[Collected data]
'''
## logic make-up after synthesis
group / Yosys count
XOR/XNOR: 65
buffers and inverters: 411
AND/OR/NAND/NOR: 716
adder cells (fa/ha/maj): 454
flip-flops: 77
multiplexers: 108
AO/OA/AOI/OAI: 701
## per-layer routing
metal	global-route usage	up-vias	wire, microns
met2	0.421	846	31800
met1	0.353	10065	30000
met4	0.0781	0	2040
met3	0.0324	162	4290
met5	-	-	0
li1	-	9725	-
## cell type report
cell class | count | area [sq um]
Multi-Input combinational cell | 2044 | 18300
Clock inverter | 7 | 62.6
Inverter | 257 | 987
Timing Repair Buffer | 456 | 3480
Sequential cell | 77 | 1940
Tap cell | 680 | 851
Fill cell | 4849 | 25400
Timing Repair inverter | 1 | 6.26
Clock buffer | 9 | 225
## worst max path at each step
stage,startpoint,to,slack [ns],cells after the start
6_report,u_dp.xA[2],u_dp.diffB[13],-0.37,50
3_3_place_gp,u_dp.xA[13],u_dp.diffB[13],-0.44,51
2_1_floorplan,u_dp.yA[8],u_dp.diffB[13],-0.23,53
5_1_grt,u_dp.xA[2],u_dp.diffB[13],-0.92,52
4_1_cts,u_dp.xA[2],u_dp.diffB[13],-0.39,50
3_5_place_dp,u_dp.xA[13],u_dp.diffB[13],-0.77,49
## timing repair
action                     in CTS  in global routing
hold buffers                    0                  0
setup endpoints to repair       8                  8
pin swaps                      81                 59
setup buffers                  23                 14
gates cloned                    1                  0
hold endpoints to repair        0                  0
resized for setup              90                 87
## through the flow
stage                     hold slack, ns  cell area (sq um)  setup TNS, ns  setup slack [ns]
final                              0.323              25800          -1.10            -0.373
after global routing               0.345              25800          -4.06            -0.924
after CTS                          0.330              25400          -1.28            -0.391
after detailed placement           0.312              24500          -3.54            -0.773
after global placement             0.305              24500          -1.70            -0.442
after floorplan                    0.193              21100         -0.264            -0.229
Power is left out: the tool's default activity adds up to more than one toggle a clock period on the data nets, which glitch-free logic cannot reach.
'''
_WHAT THE TASK ASKS_. Could you retype exactly the lines above, starting at the line that contains "## cell type report" and ending at the line that contains "## through the flow", and nothing more?

_WRITTEN SOLUTION_.
## cell type report
cell class | count | area [sq um]
Multi-Input combinational cell | 2044 | 18300
Clock inverter | 7 | 62.6
Inverter | 257 | 987
Timing Repair Buffer | 456 | 3480
Sequential cell | 77 | 1940
Tap cell | 680 | 851
Fill cell | 4849 | 25400
Timing Repair inverter | 1 | 6.26
Clock buffer | 9 | 225
## worst max path at each step
stage,startpoint,to,slack [ns],cells after the start
6_report,u_dp.xA[2],u_dp.diffB[13],-0.37,50
3_3_place_gp,u_dp.xA[13],u_dp.diffB[13],-0.44,51
2_1_floorplan,u_dp.yA[8],u_dp.diffB[13],-0.23,53
5_1_grt,u_dp.xA[2],u_dp.diffB[13],-0.92,52
4_1_cts,u_dp.xA[2],u_dp.diffB[13],-0.39,50
3_5_place_dp,u_dp.xA[13],u_dp.diffB[13],-0.77,49
## timing repair
action                     in CTS  in global routing
hold buffers                    0                  0
setup endpoints to repair       8                  8
pin swaps                      81                 59
setup buffers                  23                 14
gates cloned                    1                  0
hold endpoints to repair        0                  0
resized for setup              90                 87
## through the flow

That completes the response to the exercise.